The Bureau filed proposed rates on behalf of the industry requesting an over-all rate increase of 20.6%. Formal rate filings were also made by the Attorney General and by the Division of Insurance (Division). Also participating were two associations of insurance agents, the National Consumer Law Center, the Massachusetts Bay Transportation Authority, the Car and Truck Rental and Leasing Association, Massachusetts Fair Share, and the Massachusetts Consumers’ Council. The Bureau asserts that the rates fixed by the Commissioner, which produce more than $700 million, provide an over-all increase of 5.7 %, some $100 million less than the Bureau’s request.

2. Background.
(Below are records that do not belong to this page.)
### config.mk
export PLATFORM = sky130hd
export DESIGN_NAME = irq_share_ctrl
export DESIGN_NICKNAME = d
export VERILOG_FILES = /design/src/rtl/irq_share_pkg.sv /design/src/rtl/irq_share_src.sv /design/src/rtl/irq_share_regs.sv /design/src/rtl/irq_share_router.sv /design/src/rtl/irq_share_ctrl.sv
export SDC_FILE = /design/constraint.sdc
export NUM_CORES = 2
export LEC_CHECK = 0
export ABC_AREA = 1
export BUFFER_PORTS_ARGS = -buffer_cell sky130_fd_sc_hd__buf_4
export CAP_MARGIN = 0
export CORE_ASPECT_RATIO = 0.5
export CORE_UTILIZATION = 50
export CTS_CLUSTER_SIZE = 10
export DETAILED_ROUTE_END_ITERATION = 16
export PLACE_DENSITY = 0.72
export SLEW_MARGIN = 15
export SYNTH_ARGS = -nofsm -noshare
export SYNTH_HDL_FRONTEND = slang
export SYNTH_HIERARCHICAL = 1
export SYNTH_SLANG_ARGS = --single-unit
export TNS_END_PERCENT = 10
### constraint.sdc
create_clock -name clk_i -period 4.6 [get_ports clk_i]
set_input_delay 0.23 -clock clk_i [delete_from_list [all_inputs] [get_ports clk_i]]
set_output_delay 0.23 -clock clk_i [all_outputs]
set_load 0.005 [all_outputs]
[src/rtl/sleep_pkg.sv]
// Shared types for the sleep and wake-up controller.
// Assumes: none beyond a 2-bit control register layout.
package sleep_pkg;

    // Controller states; STARTUP is the deep-sleep start-up delay
    typedef enum logic [1:0] {
        S_RUN     = 2'd0,
        S_IDLE    = 2'd1,
        S_PDOWN   = 2'd2,
        S_STARTUP = 2'd3
    } sleep_state_t;

    // Control register layout: bit 1 depth, bit 0 arm
    typedef struct packed {
        logic deep;
        logic arm;
    } sleep_ctrl_t;

endpackage

[src/rtl/sleep_ctrl_reg.sv]
// Control register holding the sleep-arm and depth bits.
// Assumes: writes may happen at any time; nothing else modifies it.
module sleep_ctrl_reg
    import sleep_pkg::*;
(
    input  logic        clk,
    input  logic        rst_n,
    input  logic        wr,
    input  logic [1:0]  wdata,
    output sleep_ctrl_t ctrl
);

    // Load on write, hold otherwise
    always_ff @(posedge clk) begin
        if (!rst_n)
            ctrl <= '0;
        else if (wr)
            ctrl <= sleep_ctrl_t'(wdata);
    end

endmodule
===== src/rtl/flash_sector_map.sv =====
module flash_sector_map #(
    parameter int ADDR_W   = 18,
    parameter bit TOP_BOOT = 1'b1
) (
    input  logic [ADDR_W-1:0] a,
    output logic [2:0]        sector
);
    localparam int HI = ADDR_W - 1;

    generate
        if (TOP_BOOT) begin : g_top
            always_comb begin
                if (a[HI:HI-1] != 2'b11)  sector = {1'b0, a[HI:HI-1]};
                else if (!a[HI-2])        sector = 3'd3;
                else if (a[HI-3])         sector = 3'd6;
                else if (a[HI-4])         sector = 3'd5;
                else                      sector = 3'd4;
            end
        end else begin : g_bottom
            always_comb begin
                if (a[HI:HI-1] != 2'b00)  sector = 3'd3 + {1'b0, a[HI:HI-1]};
                else if (a[HI-2])         sector = 3'd3;
                else if (!a[HI-3])        sector = 3'd0;
                else if (a[HI-4])         sector = 3'd2;
                else                      sector = 3'd1;
            end
        end
    endgenerate

endmodule


===== src/rtl/flash_seq_fsm.sv =====
module flash_seq_fsm
    import flash_cmd_pkg::*;
#(
    parameter int ADDR_W = 18
) (
    input  logic              clk,
    input  logic              rst,
    input  logic              wr_fire,
    input  logic [ADDR_W-1:0] wr_addr,
    input  logic [7:0]        wr_data,
    input  logic [2:0]        wr_sector,
    input  logic              eng_done,
    output view_e             view,
    output logic              eng_start,
    output job_e              eng_op,
    output logic [ADDR_W-1:0] eng_addr,
    output logic [7:0]        eng_data,
    output logic [2:0]        eng_sector,
    output logic              eng_hold
);
    seq_e st, st_nx;
    logic go;
    job_e go_job;
    logic [LOW_CMP_W-1:0] lo;
    logic key_a, key_b, at_a;

    assign lo    = wr_addr[LOW_CMP_W-1:0];
    assign key_a = hit(lo, wr_data, KEY_ADDR_A, KEY_BYTE_A);
    assign key_b = hit(lo, wr_data, KEY_ADDR_B, KEY_BYTE_B);
    assign at_a  = (lo == KEY_ADDR_A);

    always_comb begin
        st_nx  = st;
        go     = 1'b0;
        go_job = JOB_PROGRAM;
        if (eng_done && (st == ST_RUN_PGM || st == ST_RUN_WHOLE || st == ST_RUN_BLOCK)) begin
            st_nx = ST_READ;
        end else if (wr_fire) begin
            unique case (st)
                ST_READ, ST_IDENT, ST_GUARD:
                    st_nx = key_a ? ST_KEY1 : ST_READ;
                ST_KEY1:      st_nx = key_b ? ST_KEY2 : ST_READ;
                ST_KEY2: begin
                    if (at_a && wr_data == OPC_PROGRAM)    st_nx = ST_PGM_ARM;
                    else if (at_a && wr_data == OPC_ERASE) st_nx = ST_ERS_SETUP;
                    else if (at_a && wr_data == OPC_IDENT) st_nx = ST_IDENT;
                    else                                   st_nx = ST_READ;
                end
                ST_PGM_ARM: begin
                    st_nx = ST_RUN_PGM;
                    go    = 1'b1;
                end
                ST_ERS_SETUP: st_nx = key_a ? ST_EKEY1 : ST_READ;
                ST_EKEY1:     st_nx = key_b ? ST_EKEY2 : ST_READ;
                ST_EKEY2: begin
                    if (at_a && wr_data == OPC_WHOLE) begin
                        st_nx = ST_RUN_WHOLE; go = 1'b1; go_job = JOB_WHOLE;
                    end else if (wr_data == OPC_BLOCK) begin
                        st_nx = ST_RUN_BLOCK; go = 1'b1; go_job = JOB_BLOCK;
                    end else if (at_a && wr_data == OPC_GUARD) begin
                        st_nx = ST_GUARD;
                    end else begin
                        st_nx = ST_READ;
                    end
                end
                ST_RUN_BLOCK: if (wr_data == OPC_PAUSE) st_nx = ST_PAUSED;
                ST_PAUSED:    if (wr_data == OPC_BLOCK) st_nx = ST_RUN_BLOCK;
                default:      st_nx = st;
            endcase
        end
    end

    always_ff @(posedge clk) begin
        if (rst) begin
            st         <= ST_READ;
            eng_start  <= 1'b0;
            eng_op     <= JOB_PROGRAM;
            eng_addr   <= '0;
            eng_data   <= '0;
            eng_sector <= '0;
        end else begin
            st        <= st_nx;
            eng_start <= go;
            if (go) begin
                eng_op     <= go_job;
                eng_addr   <= wr_addr;
                eng_data   <= wr_data;
                eng_sector <= wr_sector;
            end
        end
    end

    always_comb begin
        unique case (st)
            ST_IDENT:                               view = VIEW_IDENT;
            ST_GUARD:                               view = VIEW_GUARD;
            ST_RUN_PGM, ST_RUN_WHOLE, ST_RUN_BLOCK: view = VIEW_STATUS;
            default:                                view = VIEW_ARRAY;
        endcase
    end
    assign eng_hold = (st == ST_PAUSED);

    assert_reset_idle_R1: assert property (@(posedge clk)
        $past(rst) |-> (st == ST_READ && !eng_start));
    assert_start_pulse_R3: assert property (@(posedge clk) disable iff (rst)
        eng_start |=> !eng_start);
    assert_start_busy_R3: assert property (@(posedge clk) disable iff (rst)
        eng_start |-> view == VIEW_STATUS);
    assert_pgm_locked_R8: assert property (@(posedge clk) disable iff (rst)
        (st == ST_RUN_PGM && !eng_done) |=> st == ST_RUN_PGM);
    assert_whole_locked_R13: assert property (@(posedge clk) disable iff (rst)
        (st == ST_RUN_WHOLE && !eng_done) |=> st == ST_RUN_WHOLE);
    assert_pause_cause_R9: assert property (@(posedge clk) disable iff (rst)
        $rose(eng_hold) |-> ($past(wr_fire) && $past(wr_data) == OPC_PAUSE));

endmodule


===== src/rtl/flash_cmd_seq.sv =====
module flash_cmd_seq
    import flash_cmd_pkg::*;
#(
    parameter int ADDR_W   = 18,
    parameter bit TOP_BOOT = 1'b1
) (
    input  logic              clk,
    input  logic              rst,
    input  logic              ce_n,
    input  logic              we_n,
    input  logic [ADDR_W-1:0] addr,
    input  logic [7:0]        din,
    input  logic              eng_done,
    output logic [1:0]        mode,
    output logic [7:0]        id_byte,
    output logic              eng_start,
    output logic [1:0]        eng_op,
    output logic [ADDR_W-1:0] eng_addr,
    output logic [7:0]        eng_data,
    output logic [2:0]        eng_sector,
    output logic              eng_hold
);
    localparam logic [7:0] PART_CODE = TOP_BOOT ? PART_TOP : PART_BOTTOM;

    logic              wr_fire;
    logic [ADDR_W-1:0] wr_addr;
    logic [7:0]        wr_data;
    logic [2:0]        wr_sector;
    view_e             view;
    job_e              job;

    flash_wr_capture #(.ADDR_W(ADDR_W)) u_cap (
        .clk(clk), .rst(rst), .ce_n(ce_n), .we_n(we_n), .addr(addr), .din(din),
        .wr_fire(wr_fire), .wr_addr(wr_addr), .wr_data(wr_data)
    );

    flash_sector_map #(.ADDR_W(ADDR_W), .TOP_BOOT(TOP_BOOT)) u_map (
        .a(wr_addr), .sector(wr_sector)
    );

    flash_seq_fsm #(.ADDR_W(ADDR_W)) u_fsm (
        .clk(clk), .rst(rst), .wr_fire(wr_fire), .wr_addr(wr_addr),
        .wr_data(wr_data), .wr_sector(wr_sector), .eng_done(eng_done),
        .view(view), .eng_start(eng_start), .eng_op(job), .eng_addr(eng_addr),
        .eng_data(eng_data), .eng_sector(eng_sector), .eng_hold(eng_hold)
    );

    assign mode   = view;
    assign eng_op = job;

    always_comb begin
        id_byte = 8'h00;
        if (view == VIEW_IDENT) begin
            if (addr[1:0] == 2'b00)      id_byte = MAKER_CODE;
            else if (addr[1:0] == 2'b01) id_byte = PART_CODE;
        end
    end

    assert_hold_only_paused_R9: assert property (@(posedge clk) disable iff (rst)
        eng_hold |-> !eng_start);

endmodule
The decisions of the Commissioner as to 1978 Epid 1979 rates were made part of the record in the *595 present case. Those decisions review the developments of the past few years. In 1975 some of the largest underwriters announced that they were contemplating withdrawal from the Massachusetts market; notices of impending cancellations of policies were sent to agents and brokers. The insurers claimed that the rates set for 1976 were inadequate and sought some $132 million in additional rates, but this court upheld the Commissioner’s decision. Attorney Gen. v. Commissioner of Ins., 370 Mass. 791 (1976) (our 1976 decision). Data subsequently accumulated showed that in 1976 “Massachusetts was the most profitable state in the entire country for automobile insurance underwriting.”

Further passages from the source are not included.